__Task instructions__. Using the records below, filter out every line that lacks "kinds" and copy the rest.

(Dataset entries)

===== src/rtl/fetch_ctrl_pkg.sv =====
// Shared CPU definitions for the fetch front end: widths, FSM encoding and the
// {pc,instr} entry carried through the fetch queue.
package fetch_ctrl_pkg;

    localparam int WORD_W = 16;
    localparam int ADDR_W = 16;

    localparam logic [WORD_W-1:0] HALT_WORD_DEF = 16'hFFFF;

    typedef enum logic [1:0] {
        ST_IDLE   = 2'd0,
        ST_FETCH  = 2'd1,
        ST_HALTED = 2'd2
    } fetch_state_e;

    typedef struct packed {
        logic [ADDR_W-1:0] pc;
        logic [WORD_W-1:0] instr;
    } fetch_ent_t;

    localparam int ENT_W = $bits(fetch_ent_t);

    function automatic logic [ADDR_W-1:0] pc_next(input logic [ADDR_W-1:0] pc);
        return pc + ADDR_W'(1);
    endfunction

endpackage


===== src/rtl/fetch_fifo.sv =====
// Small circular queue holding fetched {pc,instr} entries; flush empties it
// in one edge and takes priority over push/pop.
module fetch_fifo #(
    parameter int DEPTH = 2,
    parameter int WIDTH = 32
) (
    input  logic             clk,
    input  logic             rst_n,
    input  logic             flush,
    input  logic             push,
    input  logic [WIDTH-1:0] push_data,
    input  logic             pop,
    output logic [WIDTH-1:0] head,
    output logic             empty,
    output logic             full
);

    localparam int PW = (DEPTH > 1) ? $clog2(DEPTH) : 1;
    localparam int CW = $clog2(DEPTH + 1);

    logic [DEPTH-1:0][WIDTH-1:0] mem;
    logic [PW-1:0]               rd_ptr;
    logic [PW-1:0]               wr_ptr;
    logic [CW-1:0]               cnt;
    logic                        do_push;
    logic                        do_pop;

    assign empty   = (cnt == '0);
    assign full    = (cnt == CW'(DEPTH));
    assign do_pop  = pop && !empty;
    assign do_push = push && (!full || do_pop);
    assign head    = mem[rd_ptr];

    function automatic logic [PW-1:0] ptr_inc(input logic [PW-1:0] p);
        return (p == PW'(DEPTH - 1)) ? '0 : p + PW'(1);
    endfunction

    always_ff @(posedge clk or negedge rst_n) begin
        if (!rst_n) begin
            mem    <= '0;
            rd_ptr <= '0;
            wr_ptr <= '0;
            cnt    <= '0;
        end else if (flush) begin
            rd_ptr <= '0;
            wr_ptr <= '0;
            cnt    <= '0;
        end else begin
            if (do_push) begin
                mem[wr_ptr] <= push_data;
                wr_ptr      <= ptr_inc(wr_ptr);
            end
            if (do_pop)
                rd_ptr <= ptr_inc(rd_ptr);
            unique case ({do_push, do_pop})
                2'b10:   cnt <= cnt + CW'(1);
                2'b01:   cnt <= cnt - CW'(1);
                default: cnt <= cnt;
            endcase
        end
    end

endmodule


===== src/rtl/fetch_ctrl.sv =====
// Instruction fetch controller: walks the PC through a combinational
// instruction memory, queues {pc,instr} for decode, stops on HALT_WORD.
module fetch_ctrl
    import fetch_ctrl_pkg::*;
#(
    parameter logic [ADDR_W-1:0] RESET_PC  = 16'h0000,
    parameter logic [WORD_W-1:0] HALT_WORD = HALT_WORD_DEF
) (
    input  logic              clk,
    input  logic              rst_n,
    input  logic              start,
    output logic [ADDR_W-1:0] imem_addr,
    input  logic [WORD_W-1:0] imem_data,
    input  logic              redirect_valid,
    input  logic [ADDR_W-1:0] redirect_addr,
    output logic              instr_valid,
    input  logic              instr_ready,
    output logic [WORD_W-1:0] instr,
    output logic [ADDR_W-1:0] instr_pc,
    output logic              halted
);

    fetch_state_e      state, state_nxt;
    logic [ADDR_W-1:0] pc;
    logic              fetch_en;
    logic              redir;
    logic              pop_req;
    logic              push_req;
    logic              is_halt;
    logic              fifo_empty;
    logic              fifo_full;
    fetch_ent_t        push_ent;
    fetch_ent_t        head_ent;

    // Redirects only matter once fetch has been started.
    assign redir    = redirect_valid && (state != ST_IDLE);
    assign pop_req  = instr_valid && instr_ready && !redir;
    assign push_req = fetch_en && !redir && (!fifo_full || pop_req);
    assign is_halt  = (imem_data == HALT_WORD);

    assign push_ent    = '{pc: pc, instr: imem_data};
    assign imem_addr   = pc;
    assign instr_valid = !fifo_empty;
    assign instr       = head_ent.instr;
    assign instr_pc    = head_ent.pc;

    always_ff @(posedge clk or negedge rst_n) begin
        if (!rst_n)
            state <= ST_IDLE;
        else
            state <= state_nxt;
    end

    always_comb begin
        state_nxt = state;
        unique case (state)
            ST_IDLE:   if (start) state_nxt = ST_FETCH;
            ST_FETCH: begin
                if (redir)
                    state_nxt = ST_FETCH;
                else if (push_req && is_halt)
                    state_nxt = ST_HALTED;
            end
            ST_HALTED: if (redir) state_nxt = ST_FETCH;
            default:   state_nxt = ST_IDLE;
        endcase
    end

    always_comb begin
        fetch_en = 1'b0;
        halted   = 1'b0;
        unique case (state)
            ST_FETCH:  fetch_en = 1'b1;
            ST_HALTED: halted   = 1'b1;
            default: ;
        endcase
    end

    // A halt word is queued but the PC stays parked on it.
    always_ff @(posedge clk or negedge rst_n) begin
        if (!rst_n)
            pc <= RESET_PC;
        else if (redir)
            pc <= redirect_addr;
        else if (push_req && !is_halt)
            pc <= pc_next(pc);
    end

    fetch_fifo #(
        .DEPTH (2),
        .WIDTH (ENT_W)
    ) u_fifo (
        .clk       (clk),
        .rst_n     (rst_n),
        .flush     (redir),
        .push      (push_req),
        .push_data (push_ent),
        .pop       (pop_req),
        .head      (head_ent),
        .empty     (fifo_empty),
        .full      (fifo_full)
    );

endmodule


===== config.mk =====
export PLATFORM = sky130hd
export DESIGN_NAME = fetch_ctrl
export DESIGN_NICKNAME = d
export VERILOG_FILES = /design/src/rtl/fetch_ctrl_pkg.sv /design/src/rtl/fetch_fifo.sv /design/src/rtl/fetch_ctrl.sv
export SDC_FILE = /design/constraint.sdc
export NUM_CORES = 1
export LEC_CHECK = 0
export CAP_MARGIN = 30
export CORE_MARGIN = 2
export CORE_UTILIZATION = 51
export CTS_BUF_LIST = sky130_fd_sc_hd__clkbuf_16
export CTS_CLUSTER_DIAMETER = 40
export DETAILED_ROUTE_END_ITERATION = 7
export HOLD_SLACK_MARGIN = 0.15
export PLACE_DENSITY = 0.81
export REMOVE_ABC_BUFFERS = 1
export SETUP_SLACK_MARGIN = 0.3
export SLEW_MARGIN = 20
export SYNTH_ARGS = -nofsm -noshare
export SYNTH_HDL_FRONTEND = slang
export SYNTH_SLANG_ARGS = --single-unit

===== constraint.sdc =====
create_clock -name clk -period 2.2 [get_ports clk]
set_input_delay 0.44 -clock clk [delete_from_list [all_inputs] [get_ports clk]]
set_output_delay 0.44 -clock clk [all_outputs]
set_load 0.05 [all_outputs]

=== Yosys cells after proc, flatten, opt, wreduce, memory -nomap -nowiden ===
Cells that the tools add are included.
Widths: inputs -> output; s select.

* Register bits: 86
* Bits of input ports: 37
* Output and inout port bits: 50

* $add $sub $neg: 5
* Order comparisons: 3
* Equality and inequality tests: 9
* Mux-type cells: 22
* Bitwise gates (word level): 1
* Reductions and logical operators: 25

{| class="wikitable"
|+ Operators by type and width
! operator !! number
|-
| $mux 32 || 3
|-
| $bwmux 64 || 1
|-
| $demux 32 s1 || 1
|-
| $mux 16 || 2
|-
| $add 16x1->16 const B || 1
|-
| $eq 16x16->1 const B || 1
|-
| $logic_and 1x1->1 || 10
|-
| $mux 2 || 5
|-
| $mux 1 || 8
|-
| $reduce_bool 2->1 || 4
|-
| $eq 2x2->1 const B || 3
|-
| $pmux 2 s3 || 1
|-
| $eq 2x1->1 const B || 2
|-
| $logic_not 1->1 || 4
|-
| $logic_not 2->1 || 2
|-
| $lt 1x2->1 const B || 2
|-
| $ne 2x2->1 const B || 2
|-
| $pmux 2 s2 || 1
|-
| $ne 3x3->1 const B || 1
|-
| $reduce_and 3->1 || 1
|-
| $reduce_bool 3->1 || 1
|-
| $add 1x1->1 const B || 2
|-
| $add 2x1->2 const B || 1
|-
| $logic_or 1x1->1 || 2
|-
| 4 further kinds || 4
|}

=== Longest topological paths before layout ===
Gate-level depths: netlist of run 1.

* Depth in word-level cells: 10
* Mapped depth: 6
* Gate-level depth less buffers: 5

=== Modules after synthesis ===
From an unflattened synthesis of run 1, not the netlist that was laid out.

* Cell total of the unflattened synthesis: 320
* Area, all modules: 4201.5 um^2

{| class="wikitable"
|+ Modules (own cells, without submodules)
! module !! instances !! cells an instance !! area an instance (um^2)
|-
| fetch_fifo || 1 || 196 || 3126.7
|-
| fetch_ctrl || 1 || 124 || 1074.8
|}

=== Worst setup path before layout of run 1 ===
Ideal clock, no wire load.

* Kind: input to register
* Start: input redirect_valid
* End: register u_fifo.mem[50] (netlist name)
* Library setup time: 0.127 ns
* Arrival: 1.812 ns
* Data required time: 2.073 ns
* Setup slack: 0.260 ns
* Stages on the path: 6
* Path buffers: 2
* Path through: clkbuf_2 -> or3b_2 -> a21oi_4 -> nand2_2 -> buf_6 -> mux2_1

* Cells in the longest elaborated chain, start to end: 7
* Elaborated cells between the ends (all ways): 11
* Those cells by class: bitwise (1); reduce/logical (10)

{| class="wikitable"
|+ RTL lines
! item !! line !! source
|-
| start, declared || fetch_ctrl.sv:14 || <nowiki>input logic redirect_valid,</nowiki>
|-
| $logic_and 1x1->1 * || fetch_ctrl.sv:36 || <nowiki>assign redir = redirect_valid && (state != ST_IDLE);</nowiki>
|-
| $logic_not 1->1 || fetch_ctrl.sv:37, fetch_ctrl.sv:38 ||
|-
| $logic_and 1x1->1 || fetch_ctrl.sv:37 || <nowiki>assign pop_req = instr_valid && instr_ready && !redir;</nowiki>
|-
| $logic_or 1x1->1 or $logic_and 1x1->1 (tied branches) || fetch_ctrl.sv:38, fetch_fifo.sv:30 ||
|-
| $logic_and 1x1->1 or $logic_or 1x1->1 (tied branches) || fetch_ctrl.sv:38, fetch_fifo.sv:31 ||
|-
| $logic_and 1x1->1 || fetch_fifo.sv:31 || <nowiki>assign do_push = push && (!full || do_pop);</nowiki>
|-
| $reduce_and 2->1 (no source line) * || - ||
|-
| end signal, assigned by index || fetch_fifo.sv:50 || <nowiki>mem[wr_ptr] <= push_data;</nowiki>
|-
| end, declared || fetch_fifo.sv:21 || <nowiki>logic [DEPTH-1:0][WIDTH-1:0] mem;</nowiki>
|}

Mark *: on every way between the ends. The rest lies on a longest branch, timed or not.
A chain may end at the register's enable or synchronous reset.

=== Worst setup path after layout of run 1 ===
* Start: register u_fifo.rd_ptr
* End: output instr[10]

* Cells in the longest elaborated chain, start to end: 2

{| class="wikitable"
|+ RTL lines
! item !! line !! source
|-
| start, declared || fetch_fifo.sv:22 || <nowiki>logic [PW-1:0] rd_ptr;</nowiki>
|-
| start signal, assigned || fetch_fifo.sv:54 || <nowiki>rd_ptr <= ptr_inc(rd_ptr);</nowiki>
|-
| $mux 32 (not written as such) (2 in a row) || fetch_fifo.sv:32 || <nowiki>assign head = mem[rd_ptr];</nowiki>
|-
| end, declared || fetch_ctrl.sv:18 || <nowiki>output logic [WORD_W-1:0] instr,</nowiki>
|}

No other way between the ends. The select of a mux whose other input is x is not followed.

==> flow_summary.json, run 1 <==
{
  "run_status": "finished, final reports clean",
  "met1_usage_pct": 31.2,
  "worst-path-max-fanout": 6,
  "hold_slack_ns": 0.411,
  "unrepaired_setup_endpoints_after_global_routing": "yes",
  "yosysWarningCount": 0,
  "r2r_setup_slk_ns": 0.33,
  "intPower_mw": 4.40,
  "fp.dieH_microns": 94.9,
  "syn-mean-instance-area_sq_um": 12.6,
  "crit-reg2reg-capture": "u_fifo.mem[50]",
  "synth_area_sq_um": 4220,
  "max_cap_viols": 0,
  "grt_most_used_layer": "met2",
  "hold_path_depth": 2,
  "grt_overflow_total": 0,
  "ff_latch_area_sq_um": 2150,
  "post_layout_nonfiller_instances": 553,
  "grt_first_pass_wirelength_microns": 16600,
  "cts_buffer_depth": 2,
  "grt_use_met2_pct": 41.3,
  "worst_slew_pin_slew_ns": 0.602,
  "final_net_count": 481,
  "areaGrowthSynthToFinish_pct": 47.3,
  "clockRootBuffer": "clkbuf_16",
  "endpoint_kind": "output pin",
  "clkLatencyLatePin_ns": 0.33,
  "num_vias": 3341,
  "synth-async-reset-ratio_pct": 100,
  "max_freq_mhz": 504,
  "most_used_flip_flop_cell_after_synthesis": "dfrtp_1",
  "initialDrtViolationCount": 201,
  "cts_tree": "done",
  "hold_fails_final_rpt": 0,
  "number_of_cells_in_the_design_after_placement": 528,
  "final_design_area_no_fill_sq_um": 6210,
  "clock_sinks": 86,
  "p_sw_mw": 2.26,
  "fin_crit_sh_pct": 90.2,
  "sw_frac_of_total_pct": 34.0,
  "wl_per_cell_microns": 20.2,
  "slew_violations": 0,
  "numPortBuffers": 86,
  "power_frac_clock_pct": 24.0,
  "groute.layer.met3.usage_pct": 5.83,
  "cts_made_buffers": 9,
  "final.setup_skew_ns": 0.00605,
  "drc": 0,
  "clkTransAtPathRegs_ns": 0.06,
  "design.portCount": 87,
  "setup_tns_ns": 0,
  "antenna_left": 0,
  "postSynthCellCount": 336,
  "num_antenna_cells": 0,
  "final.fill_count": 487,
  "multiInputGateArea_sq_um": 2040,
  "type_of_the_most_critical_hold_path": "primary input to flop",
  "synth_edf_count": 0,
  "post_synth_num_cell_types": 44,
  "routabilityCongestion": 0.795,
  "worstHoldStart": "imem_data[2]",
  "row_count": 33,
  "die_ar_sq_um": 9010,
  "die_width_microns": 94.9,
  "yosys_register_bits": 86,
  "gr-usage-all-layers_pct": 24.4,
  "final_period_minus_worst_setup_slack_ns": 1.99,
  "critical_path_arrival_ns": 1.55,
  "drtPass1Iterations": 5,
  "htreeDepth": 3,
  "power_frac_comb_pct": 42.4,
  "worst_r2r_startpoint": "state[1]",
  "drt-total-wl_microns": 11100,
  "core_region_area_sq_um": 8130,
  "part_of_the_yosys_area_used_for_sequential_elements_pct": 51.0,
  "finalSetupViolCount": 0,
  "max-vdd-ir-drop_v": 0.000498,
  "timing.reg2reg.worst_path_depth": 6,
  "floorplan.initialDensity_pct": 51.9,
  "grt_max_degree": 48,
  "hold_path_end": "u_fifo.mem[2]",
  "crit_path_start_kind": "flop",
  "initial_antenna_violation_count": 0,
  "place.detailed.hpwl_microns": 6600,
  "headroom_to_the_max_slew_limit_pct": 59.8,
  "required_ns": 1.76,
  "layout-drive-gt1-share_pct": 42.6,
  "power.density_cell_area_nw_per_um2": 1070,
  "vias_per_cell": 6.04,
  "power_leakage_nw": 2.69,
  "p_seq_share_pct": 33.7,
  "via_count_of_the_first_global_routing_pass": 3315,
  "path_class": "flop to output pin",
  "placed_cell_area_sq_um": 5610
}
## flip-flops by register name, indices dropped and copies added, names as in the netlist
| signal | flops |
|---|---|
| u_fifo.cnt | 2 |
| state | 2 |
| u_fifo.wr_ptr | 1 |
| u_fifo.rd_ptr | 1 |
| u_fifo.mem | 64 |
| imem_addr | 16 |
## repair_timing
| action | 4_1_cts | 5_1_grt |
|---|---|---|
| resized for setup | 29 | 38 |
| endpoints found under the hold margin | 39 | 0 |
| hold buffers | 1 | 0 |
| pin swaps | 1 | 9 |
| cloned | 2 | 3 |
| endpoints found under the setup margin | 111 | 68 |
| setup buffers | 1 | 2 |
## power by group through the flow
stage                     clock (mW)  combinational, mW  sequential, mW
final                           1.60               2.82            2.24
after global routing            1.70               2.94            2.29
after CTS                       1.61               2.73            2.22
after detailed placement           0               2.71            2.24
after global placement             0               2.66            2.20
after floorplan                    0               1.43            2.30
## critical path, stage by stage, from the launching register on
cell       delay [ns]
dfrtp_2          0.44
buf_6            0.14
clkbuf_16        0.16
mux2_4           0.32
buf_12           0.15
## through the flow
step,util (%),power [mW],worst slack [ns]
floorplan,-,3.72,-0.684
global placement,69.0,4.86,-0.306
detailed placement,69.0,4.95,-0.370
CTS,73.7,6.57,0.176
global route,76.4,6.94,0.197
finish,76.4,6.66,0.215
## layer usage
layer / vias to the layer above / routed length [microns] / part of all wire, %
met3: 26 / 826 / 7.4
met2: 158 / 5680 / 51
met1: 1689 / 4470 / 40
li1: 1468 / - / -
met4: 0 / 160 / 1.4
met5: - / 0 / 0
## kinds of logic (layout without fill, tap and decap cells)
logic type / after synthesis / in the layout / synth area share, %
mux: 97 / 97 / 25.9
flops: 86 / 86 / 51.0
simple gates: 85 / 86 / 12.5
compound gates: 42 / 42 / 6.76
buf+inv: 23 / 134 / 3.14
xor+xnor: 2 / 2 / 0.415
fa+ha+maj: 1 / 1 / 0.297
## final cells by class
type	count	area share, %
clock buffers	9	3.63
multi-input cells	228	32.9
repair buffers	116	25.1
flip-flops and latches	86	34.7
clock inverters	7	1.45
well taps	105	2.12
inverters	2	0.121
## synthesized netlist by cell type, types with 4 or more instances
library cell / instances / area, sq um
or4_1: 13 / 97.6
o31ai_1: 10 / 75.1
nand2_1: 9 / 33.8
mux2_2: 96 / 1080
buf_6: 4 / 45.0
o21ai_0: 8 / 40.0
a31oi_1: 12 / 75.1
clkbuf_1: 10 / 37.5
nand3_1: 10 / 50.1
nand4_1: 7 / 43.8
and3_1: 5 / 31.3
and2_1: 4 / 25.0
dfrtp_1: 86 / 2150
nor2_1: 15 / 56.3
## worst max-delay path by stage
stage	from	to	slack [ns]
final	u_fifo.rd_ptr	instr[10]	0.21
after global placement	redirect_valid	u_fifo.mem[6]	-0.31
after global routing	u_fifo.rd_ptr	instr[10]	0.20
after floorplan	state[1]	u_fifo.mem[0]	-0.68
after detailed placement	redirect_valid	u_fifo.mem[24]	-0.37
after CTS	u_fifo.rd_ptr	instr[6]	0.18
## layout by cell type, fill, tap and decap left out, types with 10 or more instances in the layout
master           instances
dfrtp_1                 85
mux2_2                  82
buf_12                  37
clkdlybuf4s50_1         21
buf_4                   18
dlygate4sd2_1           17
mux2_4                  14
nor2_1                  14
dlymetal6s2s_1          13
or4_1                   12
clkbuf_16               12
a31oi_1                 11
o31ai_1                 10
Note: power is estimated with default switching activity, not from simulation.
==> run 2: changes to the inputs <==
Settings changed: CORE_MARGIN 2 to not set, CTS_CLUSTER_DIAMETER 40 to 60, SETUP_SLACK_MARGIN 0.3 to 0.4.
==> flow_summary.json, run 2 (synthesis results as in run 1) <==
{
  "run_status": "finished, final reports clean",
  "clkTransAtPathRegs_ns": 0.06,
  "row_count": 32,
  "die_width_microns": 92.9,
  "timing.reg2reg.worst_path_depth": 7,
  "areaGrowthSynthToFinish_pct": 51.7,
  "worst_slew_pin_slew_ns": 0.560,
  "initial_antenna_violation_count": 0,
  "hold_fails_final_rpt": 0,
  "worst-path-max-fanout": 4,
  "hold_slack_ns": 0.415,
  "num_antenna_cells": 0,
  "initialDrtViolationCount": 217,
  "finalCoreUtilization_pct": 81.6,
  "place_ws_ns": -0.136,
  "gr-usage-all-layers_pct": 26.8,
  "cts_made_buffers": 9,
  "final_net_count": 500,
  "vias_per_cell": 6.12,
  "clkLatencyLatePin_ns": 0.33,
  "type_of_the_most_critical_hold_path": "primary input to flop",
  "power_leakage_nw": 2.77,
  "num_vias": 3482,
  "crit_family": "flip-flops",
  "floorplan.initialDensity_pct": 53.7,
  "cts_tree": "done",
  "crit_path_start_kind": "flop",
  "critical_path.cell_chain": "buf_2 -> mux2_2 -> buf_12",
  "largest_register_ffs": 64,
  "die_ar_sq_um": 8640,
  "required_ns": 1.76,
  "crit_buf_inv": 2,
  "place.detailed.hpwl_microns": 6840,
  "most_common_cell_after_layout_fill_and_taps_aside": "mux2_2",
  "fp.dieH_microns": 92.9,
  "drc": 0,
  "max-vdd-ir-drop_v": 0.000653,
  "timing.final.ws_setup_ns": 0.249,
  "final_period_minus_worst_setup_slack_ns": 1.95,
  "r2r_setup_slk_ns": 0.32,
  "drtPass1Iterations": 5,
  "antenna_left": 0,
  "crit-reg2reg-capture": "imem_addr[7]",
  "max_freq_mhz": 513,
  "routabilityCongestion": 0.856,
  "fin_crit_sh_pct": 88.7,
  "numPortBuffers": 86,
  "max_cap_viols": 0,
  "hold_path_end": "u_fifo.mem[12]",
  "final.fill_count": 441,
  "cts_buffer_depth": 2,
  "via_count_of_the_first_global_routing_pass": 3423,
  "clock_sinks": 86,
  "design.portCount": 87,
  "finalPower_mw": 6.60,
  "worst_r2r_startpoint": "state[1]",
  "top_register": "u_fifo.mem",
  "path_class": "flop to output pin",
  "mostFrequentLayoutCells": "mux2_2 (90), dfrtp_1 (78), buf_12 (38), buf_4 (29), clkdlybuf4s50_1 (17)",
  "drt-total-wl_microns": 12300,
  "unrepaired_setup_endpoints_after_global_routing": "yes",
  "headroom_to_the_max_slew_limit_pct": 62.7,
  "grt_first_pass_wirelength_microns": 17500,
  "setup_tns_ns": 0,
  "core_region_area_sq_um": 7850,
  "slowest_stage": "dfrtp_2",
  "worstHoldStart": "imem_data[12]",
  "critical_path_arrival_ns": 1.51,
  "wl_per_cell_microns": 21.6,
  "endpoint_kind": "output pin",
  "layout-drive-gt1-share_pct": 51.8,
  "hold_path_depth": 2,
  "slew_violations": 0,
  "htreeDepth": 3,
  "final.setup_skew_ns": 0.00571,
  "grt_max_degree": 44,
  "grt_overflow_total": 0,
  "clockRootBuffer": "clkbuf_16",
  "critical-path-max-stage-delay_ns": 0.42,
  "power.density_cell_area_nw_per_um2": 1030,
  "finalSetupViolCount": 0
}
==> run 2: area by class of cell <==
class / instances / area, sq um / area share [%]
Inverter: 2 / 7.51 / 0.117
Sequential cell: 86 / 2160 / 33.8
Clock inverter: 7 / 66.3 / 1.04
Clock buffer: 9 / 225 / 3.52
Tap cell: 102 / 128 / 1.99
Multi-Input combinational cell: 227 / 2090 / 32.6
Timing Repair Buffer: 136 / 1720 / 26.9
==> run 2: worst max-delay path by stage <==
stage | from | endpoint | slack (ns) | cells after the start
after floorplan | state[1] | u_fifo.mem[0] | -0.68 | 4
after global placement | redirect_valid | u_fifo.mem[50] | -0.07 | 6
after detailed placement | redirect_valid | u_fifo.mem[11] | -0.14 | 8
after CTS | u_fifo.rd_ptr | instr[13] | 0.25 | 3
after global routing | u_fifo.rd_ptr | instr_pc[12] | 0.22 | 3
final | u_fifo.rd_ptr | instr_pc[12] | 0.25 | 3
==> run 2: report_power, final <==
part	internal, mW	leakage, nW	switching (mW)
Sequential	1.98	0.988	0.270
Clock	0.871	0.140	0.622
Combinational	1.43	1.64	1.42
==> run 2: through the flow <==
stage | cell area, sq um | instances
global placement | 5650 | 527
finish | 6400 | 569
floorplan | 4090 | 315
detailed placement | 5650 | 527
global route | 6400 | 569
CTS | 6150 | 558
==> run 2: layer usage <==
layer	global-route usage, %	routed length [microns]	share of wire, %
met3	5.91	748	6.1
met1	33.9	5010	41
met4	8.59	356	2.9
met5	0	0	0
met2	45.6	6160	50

__Answer for the task__.
| 4 further kinds || 4
## kinds of logic (layout without fill, tap and decap cells)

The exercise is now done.